У. Б. Йейтс. Дрожание завесы, II, 5

III

Гражданских войн горючая стихия
Развеется…

М. Волошин

«Дом поэта» (1926) можно рассматривать как своего рода эпилог к стихам «Неопалимой купины», просвет неизбежной голубизны после миновавшей черной бури. В параллель к нему встают «Размышления во время гражданской войны» (1923) Йейтса — цикл стихов, написанный спустя несколько лет после «Тысяча девятьсот девятнадцатого года» уже в более уравновешенном, элегическом духе.

Как и поэма Волошина, «Размышления…» сосредоточены вокруг Дома — центра поэтовой вселенной, обжитого гнезда, который рано или поздно придется покидать.

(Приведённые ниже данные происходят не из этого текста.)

--- config.mk ---
export PLATFORM = sky130hd
export DESIGN_NAME = pipe_flush_reg
export DESIGN_NICKNAME = d
export VERILOG_FILES = /design/src/rtl/pipe_flush_reg.sv
export SDC_FILE = /design/constraint.sdc
export NUM_CORES = 1
export LEC_CHECK = 0
export BUFFER_PORTS_ARGS = -buffer_cell sky130_fd_sc_hd__buf_2
export CAP_MARGIN = 30
export CORE_ASPECT_RATIO = 1.2
export CORE_MARGIN = 2
export CORE_UTILIZATION = 41
export CTS_BUF_LIST = sky130_fd_sc_hd__clkbuf_4 sky130_fd_sc_hd__clkbuf_8
export DETAILED_ROUTE_END_ITERATION = 10
export PLACE_DENSITY = 0.94
export SETUP_SLACK_MARGIN = 0.3
export SLEW_MARGIN = 20
export SYNTH_ARGS = -nofsm -noshare
export SYNTH_HDL_FRONTEND = slang
export SYNTH_SLANG_ARGS = --single-unit
--- constraint.sdc ---
create_clock -name clk -period 1.9 [get_ports clk]
set_input_delay 0.38 -clock clk [delete_from_list [all_inputs] [get_ports clk]]
set_output_delay 0.38 -clock clk [all_outputs]
set_load 0.03 [all_outputs]
--- src/rtl/pipe_flush_reg.sv ---
// Single pipeline stage with a channel-select mux, stall hold and a
// flush sequencer that inserts a fixed number of bubble cycles.
module pipe_flush_reg #(
  parameter int unsigned     bits      = 32,
  parameter int unsigned     channels  = 4,
  parameter int unsigned     flush_len = 2,
  parameter logic [bits-1:0] nop_value = '0
) (
  input  logic                         clk,
  input  logic                         rst,
  input  logic [channels*bits-1:0]     data_in,
  input  logic [$clog2(channels)-1:0]  selector,
  input  logic                         valid_in,
  input  logic                         stall,
  input  logic                         flush,
  output logic [bits-1:0]              Q,
  output logic                         valid_out,
  output logic                         flushing
);

  localparam int unsigned sel_w = $clog2(channels);
  localparam int unsigned cnt_w = $clog2(flush_len + 1);

  // Counter value loaded on a flush edge; the flush edge itself is the first bubble.
  localparam logic [cnt_w-1:0] cnt_reload = cnt_w'(flush_len - 1);
  localparam logic [cnt_w-1:0] cnt_one    = cnt_w'(1);
  // A single-bubble flush never needs the FLUSH state.
  localparam bit multi_bubble = (flush_len > 1);

  typedef enum logic {StRun, StFlush} state_e;

  state_e          state_q;
  logic [cnt_w-1:0] cnt_q;
  logic [bits-1:0]  q_q;
  logic             valid_q;
  logic [bits-1:0]  sel_data;

  // Channel mux; selector values with no matching channel fall back to channel 0.
  always_comb begin
    sel_data = data_in[0 +: bits];
    for (int k = 1; k < channels; k++) begin
      if (selector == sel_w'(k)) begin
        sel_data = data_in[k*bits +: bits];
      end
    end
  end

  // Stage register and flush sequencer; flush outranks stall in every state.
  always_ff @(posedge clk or posedge rst) begin
    if (rst) begin
      state_q <= StRun;
      cnt_q   <= '0;
      q_q     <= nop_value;
      valid_q <= 1'b0;
    end else if (flush) begin
      q_q     <= nop_value;
      valid_q <= 1'b0;
      cnt_q   <= cnt_reload;
      state_q <= multi_bubble ? StFlush : StRun;
    end else begin
      unique case (state_q)
        StRun: begin
          if (!stall) begin
            q_q     <= sel_data;
            valid_q <= valid_in;
          end
        end
        StFlush: begin
          // Bubbles keep coming regardless of stall; inputs are ignored.
          q_q     <= nop_value;
          valid_q <= 1'b0;
          if (cnt_q <= cnt_one) begin
            cnt_q   <= '0;
            state_q <= StRun;
          end else begin
            cnt_q <= cnt_q - cnt_one;
          end
        end
        default: begin
          state_q <= StRun;
          cnt_q   <= '0;
        end
      endcase
    end
  end

  assign Q         = q_q;
  assign valid_out = valid_q;
  assign flushing  = (state_q == StFlush);

endmodule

С замечательной выразительностью рисует Волошин высокую, как церковь, мастерскую, обращенную «всей грудью к морю, прямо на восток», «прохладные кельи, беленные известкой», морской залив, скалы и землю Коктебеля.

И Йейтс танцует от примет места, щедро заполняя деталями набрасываемую картину; красноречивы сами названия отдельных частей цикла: «Мой дом» (II), «Мой стол» (III), «Дорога у моей двери» (V) и другие. Сходно и ощущение жизни «в минуты роковые», «в годы лжи, падений и разрух».

Волошин, однако, смягчает драматизм ситуации. В этом его, по сути, поэтическом завещании совершенно отсутствуют прежние православно-патриотические и эсхатологические мотивы, пророческий пафос. Вместо Иеремии и Исайи мы слышим отзвук Экклесиаста:

Как Греция и Генуя прошли,
Так минет все — Европа и Россия,
Гражданских войн горячая стихия
Развеется… Расставит новый век
В житейских заводях иные мрежи…
Ветшают дни, проходит человек,
Но небо и земля — извечно те же.

Приветствуя и прощаясь, поэт обращается к своему будущему гостю с широким демократическим жестом:

Дверь отперта. Переступи порог.
Мой дом открыт навстречу всех дорог.

Поэзия Йейтса, напротив, подчеркнуто аристократична. Он даже готов оправдать «буйство» и «горечь» несправедливой жизни, если они способны рождать великое искусство («Усадьбы предков»).

Он не надеется, что его потомки в превратностях лет сохранят дух места и что «цветок», взращенный им, не будет заглушен «банальной зеленью»; не рассчитывает, что они уберегут дом от запустения (как в воду глядел: к шестидесятым годам Башня стояла полуразрушенная). Он желает только, чтобы — в процветании или запустении — «эти камни» остались памятником его любви и старой дружбе.

Кто более прав из этих двух старых закоренелых символистов, учеников Метерлинка и Блаватской?

Ныне и дом-музей в Коктебеле, и восстановленная Башня Йейтса равно открыты тысячам посетителей, туристов и школьников, карабкающимся по лестнице, толпящимся во дворе, глазеющим на экспонаты. Демократия, кажется, торжествует. Но точно ли это так?

Тур-Баллили и Коктебельский дом стоят на крайних, противоположных рубежах Европы, как две цитадели, два монумента поэтического стоицизма.

Как при жизни, так и после нее существуют концентрические круги личности, защитные укрепления духа. Смерть, как и публика, поверхностна в своем любопытстве и легко прорывает внешнее кольцо защиты.

Внутреннее ядро неприступно в своем одиночестве и не по зубам нашему любопытству.